A Highlights from MBoC Selection: Regulation of the epithelial Ca2+ channel TRPV5 by reversible histidine phosphorylation mediated by NDPK-B and PHPT1

The kidney, together with bone and intestine, plays a crucial role in maintaining whole-body calcium (Ca²⁺) homoeostasis, which is primarily mediated by altering the reabsorption of Ca²⁺ filtered by the glomerulus. The transient receptor potential-vanilloid-5 (TRPV5) channel protein forms a six- transmembrane Ca²⁺-permeable channel that regulates urinary Ca²⁺ excretion by mediating active Ca²⁺ reabsorption in the distal convoluted tubule of the kidney.
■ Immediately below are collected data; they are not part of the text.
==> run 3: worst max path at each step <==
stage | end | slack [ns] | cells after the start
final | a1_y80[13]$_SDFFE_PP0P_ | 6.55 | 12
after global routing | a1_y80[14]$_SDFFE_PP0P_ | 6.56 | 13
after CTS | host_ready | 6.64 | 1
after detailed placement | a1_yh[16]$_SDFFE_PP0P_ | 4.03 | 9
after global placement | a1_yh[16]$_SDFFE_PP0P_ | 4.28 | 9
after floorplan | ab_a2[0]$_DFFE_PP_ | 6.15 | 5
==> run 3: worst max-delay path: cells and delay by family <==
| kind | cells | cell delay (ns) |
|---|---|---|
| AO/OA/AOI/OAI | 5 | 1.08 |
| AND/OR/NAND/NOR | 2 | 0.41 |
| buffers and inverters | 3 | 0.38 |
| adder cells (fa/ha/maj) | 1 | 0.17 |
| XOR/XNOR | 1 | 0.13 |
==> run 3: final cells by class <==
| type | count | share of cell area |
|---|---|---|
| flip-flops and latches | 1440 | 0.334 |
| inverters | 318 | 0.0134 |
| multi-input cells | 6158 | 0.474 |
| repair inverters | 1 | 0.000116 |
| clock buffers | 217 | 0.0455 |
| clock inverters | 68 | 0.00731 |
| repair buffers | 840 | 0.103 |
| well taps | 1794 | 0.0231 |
This design comes from an exercise in tuning for small area on the open sky130 flow, not from production work. RTL that was checked went through simulation tests only; none was proved equivalent to the original. The RTL of run 1 was laid out without a check of its function. Power is estimated from default activity; no workload was simulated.

File: flow/flow/run.sh
#!/bin/bash
# ORFS layout (the standard.sh) with three changes:
#  - synthesis maps logic with an area-oriented ABC script (flow/abc_area.script);
#    everything else in the synthesis scripts is ORFS's own, so registers are unchanged
#  - port buffers use sky130_fd_sc_hd__buf_1
#  - clock tree built from clkbuf_4/clkbuf_8 without dummy loads
set -euo pipefail
here=$(pwd)
rm -rf "$here/orfs_scripts"
cp -r "$FLOW_HOME/scripts" "$here/orfs_scripts"
cp "$here/flow/abc_area.script" "$here/orfs_scripts/abc_area.script"
bash standard.sh synth "SCRIPTS_DIR=$here/orfs_scripts" > synth_make.log 2>&1
bash standard.sh finish \
  "BUFFER_PORTS_ARGS=-buffer_cell sky130_fd_sc_hd__buf_1" \
  "CTS_ARGS=-sink_clustering_enable -repair_clock_nets -dont_use_dummy_load -buf_list {sky130_fd_sc_hd__clkbuf_4 sky130_fd_sc_hd__clkbuf_8}" \
  > flow_make.log 2>&1
File: flow/flow/abc_area.script
strash
dc2
&get -n
&dch -f
&nf -D 50000 -R 1000
&put
strash
dc2
&get -n
&dch -f
&nf -D 50000 -R 1000
&put
File: flow/standard.sh
#!/bin/bash
# synth_recipe.tcl (not shown) runs the flow's synth.tcl, then flattens the netlist and writes it again
# the make line also repeats each setting of config.mk as NAME=value (left out here)
make -C /OpenROAD-flow-scripts/flow DESIGN_CONFIG=/design/flow/config.mk WORK_HOME=/design/flow/orfs CLKGATE_MAP_FILE= SYNTH_SCRIPT=/design/flow/synth_recipe.tcl "${@:-finish}"
File: flow/config.mk
export PLATFORM = sky130hd
export DESIGN_NAME = vtcore
export DESIGN_NICKNAME = vtcore
export VERILOG_FILES = /design/flow/design.v
export SDC_FILE = /design/flow/constraint.sdc
export NUM_CORES = 4
export LEC_CHECK = 0
export ABC_AREA = 1
export CAP_MARGIN = 20
export CORE_MARGIN = 2
export CORE_UTILIZATION = 40
export PLACE_DENSITY = 0.6
export SLEW_MARGIN = 20
File: flow/constraint.sdc
create_clock -name core_clock -period 5.0 [get_ports {clk}]
set_input_delay 1.0000 -clock core_clock [delete_from_list [all_inputs] [get_ports {clk}]]
set_output_delay 1.0000 -clock core_clock [all_outputs]
set_load 0.01 [all_outputs]
File: flow/design.v
module vtcore_decode (
    input  wire [31:0] cmd,
    input  wire [2:0]  st,
    output wire [2:0]  fault
);
    wire [3:0] op = cmd[31:28];
    wire [4:0] width = cmd[20:16];
    wire [15:0] value = cmd[15:0];
    wire fam_i = st[2];
    wire fam_w = ~st[2] & st[0];
    wire ses_none = ~st[1];
    wire ses_rdy  = st[2] & st[1] & ~st[0];
    wire ses_str  = st[2] & st[1] & st[0];
    wire ses_sel  = ~st[2] & st[1];
    wire n0 = |cmd[27:24], n1 = |cmd[23:22], n2 = cmd[21], n3 = |cmd[20:16],
         n4 = |cmd[15:8],  n5 = |cmd[7:3],   n6 = |cmd[2:1], n7 = cmd[0];
    reg bad;
    always @(*) begin
        case (op)
            4'h0: bad = 1'b1;
            4'h1: bad = n0|n1|n2|n3|n4|n5;
            4'h2, 4'h3, 4'h6, 4'h8, 4'hB, 4'hD: bad = n0|n1|n2|n3|n4|n5|n6|n7;
            4'h4, 4'hA, 4'hE: bad = n0|n1|n2|n3|n4|n5|n6;
            4'h5: bad = n0|n1|n2|n3|n4;
            4'h7: bad = n0|n1|n2|n3;
            4'h9: bad = n0|n1|n2;
            4'hC: bad = n0|n1;
            default: bad = n0;
        endcase
    end
    reg vbad;
    integer j;
    always @(*) begin
        vbad = 1'b0;
        for (j = 1; j < 16; j = j + 1)
            if (value[j] && (width <= j)) vbad = 1'b1;
    end
    wire fbad = (op == 4'h9) && (width == 5'd0 || (width[4] && width[3:0] != 4'd0) || vbad);
    wire legal = !bad && !fbad;
    reg fam_ok, seq_ok;
    always @(*) begin
        case (op)
            4'h2, 4'h3, 4'h4, 4'h5, 4'h6, 4'h7: fam_ok = fam_i;
            4'h8, 4'h9, 4'hA, 4'hB, 4'hC, 4'hD: fam_ok = fam_w;
            4'hF:                               fam_ok = fam_i | fam_w;
            default:                            fam_ok = 1'b1;
        endcase
        case (op)
            4'h3:             seq_ok = ses_rdy;
            4'h4, 4'h5, 4'h6: seq_ok = ses_str;
            4'h9, 4'hA:       seq_ok = ses_sel;
            4'hE:             seq_ok = (st == 3'b000);
            default:          seq_ok = ses_none;
        endcase
    end
    wire prog_ok = (op != 4'hF) || (fam_i ? !n4 : !n1);
    assign fault = !legal ? 3'd1 : !fam_ok ? 3'd3 : !seq_ok ? 3'd2 : !prog_ok ? 3'd1 : 3'd0;
endmodule
module vtcore (
    input  wire        clk,
    input  wire        rst,           
    input  wire        cmd_valid,
    input  wire [31:0] cmd_data,
    output wire        cmd_ready,
    input  wire [15:0] io_base,
    output wire        port_wr,
    output wire [15:0] port_addr,
    output wire [31:0] port_wdata,
    input  wire        port_fail,
    output wire [15:0] pc,
    output wire [2:0]  fault_code,
    output wire [15:0] fault_pc,
    output wire [31:0] fault_cmd
);
    localparam ST_IDLE = 2'd0, ST_CHECK = 2'd1, ST_WRITE = 2'd2, ST_HOLD = 2'd3;
    localparam SG_LINES = 4'd0,
               SG_INIT0 = 4'd1,  SG_INIT1 = 4'd2,
               SG_START0 = 4'd3, SG_START1 = 4'd4,
               SG_IBIT = 4'd5,
               SG_STOP0 = 4'd6,  SG_STOP1 = 4'd7,  SG_STOP2 = 4'd8,
               SG_SPRE = 4'd9,   SG_SASRT = 4'd10,
               SG_SBIT = 4'd11,  SG_SDESEL = 4'd12;
    localparam [12:0] L_INIT  = 13'b1110101010011;  
    localparam [12:0] L_FRAME = 13'b0001000100010;  
    localparam [12:0] L_IBIT  = 13'b1110101111100;  
    localparam [12:0] L_PRE   = 13'b0101010101111;  
    localparam [12:0] L_SBIT  = 13'b1111110101101;  
    localparam [12:0] L_SHORT = 13'b0011111010010;  
    localparam [12:0] L_LONG  = 13'b0001001101111;  
    reg [1:0]  state;
    reg [2:0]  fs;
    reg [2:0]  fault_code_r;
    reg [15:0] pc_r;
    reg [31:0] cmd_r;
    reg [3:0]  seg;
    reg [1:0]  phase;
    reg [4:0]  m;        
    reg        ack;      
    reg [1:0]  frame;    
    reg [12:0] hc;
    wire halted = (fault_code_r != 3'd0);
    wire [3:0] op = cmd_r[31:28];
    assign cmd_ready  = (state == ST_IDLE) && !halted;
    assign pc         = pc_r;
    assign fault_code = fault_code_r;
    assign fault_pc   = pc_r;
    assign fault_cmd  = cmd_r;
    assign port_addr  = {io_base[15:5] + 11'd1, io_base[4:0]};
    assign port_wr    = (state == ST_WRITE);
    wire [2:0] dec_fault;
    vtcore_decode u_decode (.cmd(cmd_r), .st(fs), .fault(dec_fault));
    wire [31:0] vec = {8'hA0, cmd_r[23:0]};
    wire        vbit = vec[m];
    wire        is_prog = (op == 4'hF);
    wire        wen_frame = (op != 4'hC) && !(is_prog && frame == 2'd1);
    wire        spi_zero  = wen_frame && !(m[4] && m[3] && m[1]);
    wire        long_pause = (op == 4'hA) ? cmd_r[0] : ((op == 4'hC) || (is_prog && frame == 2'd1));
    reg        w_cs, w_clk, w_do;
    reg [12:0] w_load;
    always @(*) begin
        w_cs = 1'b1; w_clk = 1'b0; w_do = 1'b0; w_load = L_FRAME;
        case (seg)
            SG_LINES:  begin w_cs = cmd_r[2]; w_clk = cmd_r[1]; w_do = cmd_r[0]; end
            SG_INIT0:  begin w_load = L_INIT; end
            SG_INIT1:  begin w_clk = 1'b1; w_do = 1'b1; w_load = L_INIT; end
            SG_START0: begin w_clk = 1'b1; end
            SG_START1: begin end
            SG_IBIT:   begin w_cs = 1'b0; w_clk = (phase == 2'd1); w_do = vbit && !ack; w_load = L_IBIT; end
            SG_STOP0:  begin end
            SG_STOP1:  begin w_clk = 1'b1; end
            SG_STOP2:  begin w_clk = 1'b1; w_do = 1'b1; end
            SG_SPRE:   begin w_cs = 1'b0; w_load = L_PRE; end
            SG_SASRT:  begin w_load = L_SBIT; end
            SG_SBIT:   begin w_clk = (phase == 2'd1); w_do = vbit && !(op != 4'h9 && spi_zero); w_load = L_SBIT; end
            default:   begin w_cs = 1'b0; w_load = long_pause ? L_LONG : L_SHORT; end
        endcase
    end
    assign port_wdata = {1'b1, 6'd0, w_cs, 6'd0, w_clk, 11'd0, w_do, 5'd0};
    wire last_phase = (phase == 2'd2);
    wire hold_done  = &hc;
    reg       nx_done;
    reg [3:0] nx_seg;
    always @(*) begin
        nx_done = 1'b0;
        nx_seg  = seg;
        case (seg)
            SG_INIT0:  nx_seg = SG_INIT1;
            SG_INIT1:  if (op == 4'h2) nx_done = 1'b1; else nx_seg = SG_START0;
            SG_START0: nx_seg = SG_START1;
            SG_START1: if (op == 4'h3) nx_done = 1'b1; else nx_seg = SG_IBIT;
            SG_IBIT:   if (last_phase) begin
                           if (op == 4'h4) nx_done = 1'b1;
                           else if (ack && m[4:3] == 2'd0) begin
                               if (op == 4'h5) nx_done = 1'b1; else nx_seg = SG_STOP0;
                           end
                       end
            SG_STOP0:  nx_seg = SG_STOP1;
            SG_STOP1:  nx_seg = SG_STOP2;
            SG_STOP2:  nx_done = 1'b1;
            SG_SPRE:   nx_seg = SG_SASRT;
            SG_SASRT:  if (op == 4'h8) nx_done = 1'b1; else nx_seg = SG_SBIT;
            SG_SBIT:   if (last_phase && m == 5'd0) begin
                           if (op == 4'h9) nx_done = 1'b1; else nx_seg = SG_SDESEL;
                       end
            SG_SDESEL: if (is_prog && frame != 2'd2) nx_seg = SG_SPRE; else nx_done = 1'b1;
            default:   nx_done = 1'b1;
        endcase
    end
    reg [2:0] done_fs;
    always @(*) begin
        case (op)
            4'h2:    done_fs = 3'b110;
            4'h3:    done_fs = 3'b111;
            4'h6:    done_fs = 3'b100;
            4'h8:    done_fs = 3'b011;
            4'hA:    done_fs = 3'b001;
            default: done_fs = fs;
        endcase
    end
    always @(posedge clk) begin
        if (rst) begin
            state        <= ST_IDLE;
            fs           <= 3'b000;
            fault_code_r <= 3'd0;
            pc_r         <= 16'd0;
        end else begin
            case (state)
                ST_IDLE: begin
                    if (cmd_valid && !halted) begin
                        cmd_r <= cmd_data;
                        state <= ST_CHECK;
                    end
                end
                ST_CHECK: begin
                    phase <= 2'd0;
                    frame <= 2'd0;
                    ack   <= 1'b0;
                    if (dec_fault != 3'd0) begin
                        fault_code_r <= dec_fault;
                        state        <= ST_IDLE;
                    end else begin
                        state <= ST_WRITE;
                        case (op)
                            4'h1: seg <= SG_LINES;
                            4'h2: seg <= SG_INIT0;
                            4'h3: seg <= SG_START0;
                            4'h4: begin seg <= SG_IBIT; m <= 5'd0; end
                            4'h5: begin seg <= SG_IBIT; m <= 5'd7; end
                            4'h6: seg <= SG_STOP0;
                            4'h7: begin seg <= SG_INIT0; m <= 5'd31; end
                            4'h8: seg <= SG_SPRE;
                            4'h9: begin seg <= SG_SBIT; m <= cmd_r[20:16] - 5'd1; end
                            4'hA: seg <= SG_SDESEL;
                            4'hB, 4'hC, 4'hD: begin seg <= SG_SPRE; m <= 5'd31; end
                            4'hE: begin
                                fs     <= {~cmd_r[0], 1'b0, cmd_r[0]};
                                pc_r   <= pc_r + 16'd1;
                                state  <= ST_IDLE;
                            end
                            default: begin
                                m <= 5'd31;
                                seg <= fs[2] ? SG_INIT0 : SG_SPRE;
                            end
                        endcase
                    end
                end
                ST_WRITE: begin
                    if (port_fail) begin
                        fault_code_r <= 3'd4;
                        state        <= ST_IDLE;
                    end else if (seg == SG_LINES) begin
                        pc_r    <= pc_r + 16'd1;
                        fs      <= done_fs;
                        state   <= ST_IDLE;
                    end else begin
                        hc    <= w_load;
                        state <= ST_HOLD;
                    end
                end
                default: begin
                    hc <= {hc[11:0], hc[12] ^ hc[11]};
                    if (!hold_done) begin
                    end else if (nx_done) begin
                        pc_r    <= pc_r + 16'd1;
                        fs      <= done_fs;
                        state   <= ST_IDLE;
                    end else begin
                        state <= ST_WRITE;
                        seg   <= nx_seg;
                        if (seg == SG_IBIT) begin
                            if (last_phase) begin
                                phase <= 2'd0;
                                if (ack) begin
                                    ack <= 1'b0;
                                    m   <= {m[4] & m[3] & is_prog, m[4] & m[3] & ~is_prog, 3'b111};
                                end else if (m[2:0] == 3'd0) begin
                                    ack <= 1'b1;
                                end else begin
                                    m <= m - 5'd1;
                                end
                            end else begin
                                phase <= phase + 2'd1;
                            end
                        end
                        if (seg == SG_SBIT) begin
                            if (last_phase) begin
                                phase <= 2'd0;
                                m <= (m == 5'd29) ? 5'd21 : m - 5'd1;
                            end else begin
                                phase <= phase + 2'd1;
                            end
                        end
                        if (seg == SG_SASRT || seg == SG_START1) begin
                            phase <= 2'd0;
                        end
                        if (seg == SG_SDESEL) begin
                            frame <= frame + 2'd1;
                            m     <= 5'd31;
                        end
                    end
                end
            endcase
        end
    end
endmodule
==> flow_summary.toml, run 1 <==
[yosys]
async_flop_share = 0
synthesis.yosys.warnings = 2
yosysSeqAreaShare = 0.419
top_ff_cell_synth = "sky130_fd_sc_hd__edfxtp_1"
synth_enable_flop_cells = 59
synth-adder-area-share = 0.0419
yosys-top-cells-count = "sky130_fd_sc_hd__nor2_1 (67), sky130_fd_sc_hd__edfxtp_1 (59), sky130_fd_sc_hd__nand2_1 (57), sky130_fd_sc_hd__buf_4 (55), sky130_fd_sc_hd__a21oi_1 (45)"
synth_cells = 602
synthSimpleGateAreaFrac = 0.223
yosys.area_share.xor_xnor = 0.0212
synth_top_family_by_area = "simple AND/OR/NAND/NOR gates"
share_of_the_synthesized_area_in_the_top_cell_type = 0.330
ys_types = 53
post_synth_top_area_cell = "sky130_fd_sc_hd__edfxtp_1"
synthMostInstantiatedCell = "sky130_fd_sc_hd__nor2_1"
syn-mean-instance-area_um2 = 8.92
synth.area.top_cells = "sky130_fd_sc_hd__edfxtp_1 (33%), sky130_fd_sc_hd__dfxtp_1 (8.9%), sky130_fd_sc_hd__buf_4 (7.7%)"
synth-compound-area-share = 0.184
synth_area_um2 = 5370
ys_ff_latch = 83
synth.area.mux_share = 0.0158

[placement]
gp_weighted_congestion = 0.888
placedInstanceArea_um2 = 5900
io_buffers = 129
pre_cts_ws_ps = 210
dpl.hpwl_mm = 10.6

[pwr]
power-per-cell-area_nw_per_um2 = 327
intPower_uw = 1270
comb_power_share = 0.323
net-switching-power_uw = 716
power.share.sequential = 0.485
pwr-share-clk = 0.193
power.switching_fraction = 0.361
leakage_power_total_uw = 0.00215
ir_drop_v = 0.000237

[global_route]
grt_max_degree = 33
grt_overflow = 0
antenna_found_initial = 0
grt_pass1_wl_mm = 22.7
grt_pass1_vias = 4568
grt_util_all_layers = 0.198

[floorplan]
fp.coreArea_um2 = 13200
die_boundary_width_um = 120
floorplan.die_area_um2 = 14400
die_extent_in_y_um = 120
ios = 169
rows = 42
floorplan.initialDensity = 0.407

[routing]
post-route-drc-count = 0
antenna_left = 0
detail_route.wl_per_cell_um = 15.5
via_per_inst = 5.47
drt_pre_antenna_iters = 7
via_count = 4970
routed_wl_mm = 14.1
drt_first_iter_violations = 450

[sta]
final_min_period_over_clock_period = 0.931
timing.slew.headroom = 0.547
fin_skew_ps = 38.3
period_needed_ps = 4650
setup_viol = 0
tns_ps = 0
slew_of_the_pin_with_the_lowest_slew_margin_ps = 673
final_critical_path_setup_slack_ps = 346
timing_max_transition_violations_final = 0
report.final.hold_viol_count = 0
timing_limited_maximum_frequency_ghz = 0.215
whs_ps = 511

[setup_path]
rrSetupSlack_ps = 350
cp_max_fo = 5
worst_setup_sp_type = "flip-flop"
worst-endpoint-arrival_ps = 4890
critical_path.endpoint_type = "flip-flop"
critical_path_data_required_time_ps = 5240
criticalPathCategory = "reg2reg"

[layout]
final_core_utilization = 0.460
nNetsFinal = 805
antennaDiodeCount = 0
layout-drive-gt1-share = 0.0477
areaGrowthSynthToFinish_pct = 12.8
final_design_area_no_fill_um2 = 6060

[hold_path]
hp-class = "reg2reg"

[cts]
cts-root-to-sink-buffers = 2
cts_made_buffers = 9
clock-root-buffer = "sky130_fd_sc_hd__clkbuf_8"
cts_sinks = 83
h-tree-depth = 3
tritoncts = "built"
clk_latency_ps = 380
worst_setup_hold_path_clk_slew_ps = 90

[status]
outcome = "complete, no violations"

[run]
timing.max_cap.violations = 0
cells in the final DEF, fill, tap and decap left out, drive strengths merged, types with 4 or more instances in the layout:
cell type,instances
buf,150
nor2,67
edfxtp,59
nand2,57
a21oi,45
o21ai,39
conb,29
nor3,28
dfxtp,24
clkinv,23
and3,19
ha,18
nand3,14
nand2b,12
a31oi,12
xnor2,11
nor2b,9
clkbuf,9
nor4,8
and2,8
a211oi,6
nand4,6
o21bai,6
o21a,6
a221oi,5
mux2i,4
o22ai,4
and4,4
final timing paths:
path,cells past startpoint,end,start
worst max-delay path,25,pc_r[15]$_SDFFE_PP0P_,cmd_r[16]$_DFFE_PP_
worst min-delay path,2,fs[1]$_SDFFE_PP0P_,fs[1]$_SDFFE_PP0P_
worst min register to register,2,fs[1]$_SDFFE_PP0P_,fs[1]$_SDFFE_PP0P_
worst max register to register,25,pc_r[15]$_SDFFE_PP0P_,cmd_r[16]$_DFFE_PP_
logic make-up after synthesis:
kind of cell             Yosys count
buffers and inverters             78
flip-flops                        83
other                              2
XOR/XNOR                          13
AND/OR/NAND/NOR                  245
multiplexers                       6
adder cells (fa/ha/maj)           18
AO/OA/AOI/OAI                    157
area by class of cell:
class	instances	area (um2)
repair buffers	150	642
well taps	176	220
clock buffers	9	124
fillers	1302	7130
inverters	23	86.3
multi-input cells	468	2740
flip-flops and latches	83	2250
sequential cells by signal (all words and copies together) (netlist names):
name	flops
cmd_r	32
fs	3
frame	2
ack	1
pc_r	16
hc	13
fault_code_r	3
state	2
phase	2
m	5
seg	4
power groups by stage:
stage | Sequential [uW] | Combinational (uW) | Clock (uW)
after global placement | 976 | 621 | 0
after global routing | 975 | 716 | 421
after detailed placement | 978 | 622 | 0
after floorplan | 978 | 411 | 0
after CTS | 963 | 625 | 397
final | 962 | 641 | 382
routing by layer:
layer,vias up,track usage,part of all wire
li1,2421,-,-
met4,0,0.0787,0.020
met1,2280,0.280,0.47
met3,24,0.0509,0.078
met5,-,0,0
met2,245,0.288,0.44
through the flow:
step                      std cells  total power [uW]
after floorplan                 629              1390
after global placement          896              1600
after detailed placement        896              1600
after CTS                       905              1980
after global routing            909              2110
final                           909              1980
worst max-delay path, cell delays in order, from the launching register on:
cell and delay, ps:
sky130_fd_sc_hd__edfxtp_1 470, sky130_fd_sc_hd__buf_4 190, sky130_fd_sc_hd__ha_1 220, sky130_fd_sc_hd__o21ai_0 160
sky130_fd_sc_hd__nand3_1 80, sky130_fd_sc_hd__nand2_1 70, sky130_fd_sc_hd__a21oi_1 60, sky130_fd_sc_hd__o22ai_1 130
sky130_fd_sc_hd__o2111ai_1 120, sky130_fd_sc_hd__a221oi_1 240, sky130_fd_sc_hd__nor2_1 70, sky130_fd_sc_hd__o21ai_0 210
sky130_fd_sc_hd__o21ai_1 170, sky130_fd_sc_hd__a311oi_2 250, sky130_fd_sc_hd__nand2_1 110, sky130_fd_sc_hd__nand2_1 80
sky130_fd_sc_hd__and4b_1 250, sky130_fd_sc_hd__and2_1 180, sky130_fd_sc_hd__and4_1 240, sky130_fd_sc_hd__and3_1 200
sky130_fd_sc_hd__and3_1 200, sky130_fd_sc_hd__and3_1 200, sky130_fd_sc_hd__and3_1 200, sky130_fd_sc_hd__and3_1 200
sky130_fd_sc_hd__and3_1 170, sky130_fd_sc_hd__nor3_1 50
timing repair:
action                     4_1_cts  5_1_grt
gates resized for setup          0        4
setup buffers                    0        4
setup endpoints to repair        0        5
hold buffers                     0        0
Here we show that the histidine kinase, nucleoside diphosphate kinase B (NDPK-B), activates TRPV5 channel activity and Ca²⁺ flux, and this activation requires histidine 711 in the carboxy-terminal tail of TRPV5. In addition, the histidine phosphatase, protein histidine phosphatase 1, inhibits NDPK-B–activated TRPV5 in inside/out patch experiments. This is physiologically relevant to Ca²⁺ reabsorption in vivo, as short hairpin RNA knockdown of NDPK-B leads to decreased TRPV5 channel activity, and urinary Ca²⁺ excretion is increased in NDPK-B^−/− mice fed a high-Ca²⁺ diet. Thus these findings identify a novel mechanism by which TRPV5 and Ca²⁺ reabsorption is regulated by the kidney and support the idea that histidine phosphorylation plays other, yet-uncovered roles in mammalian biology.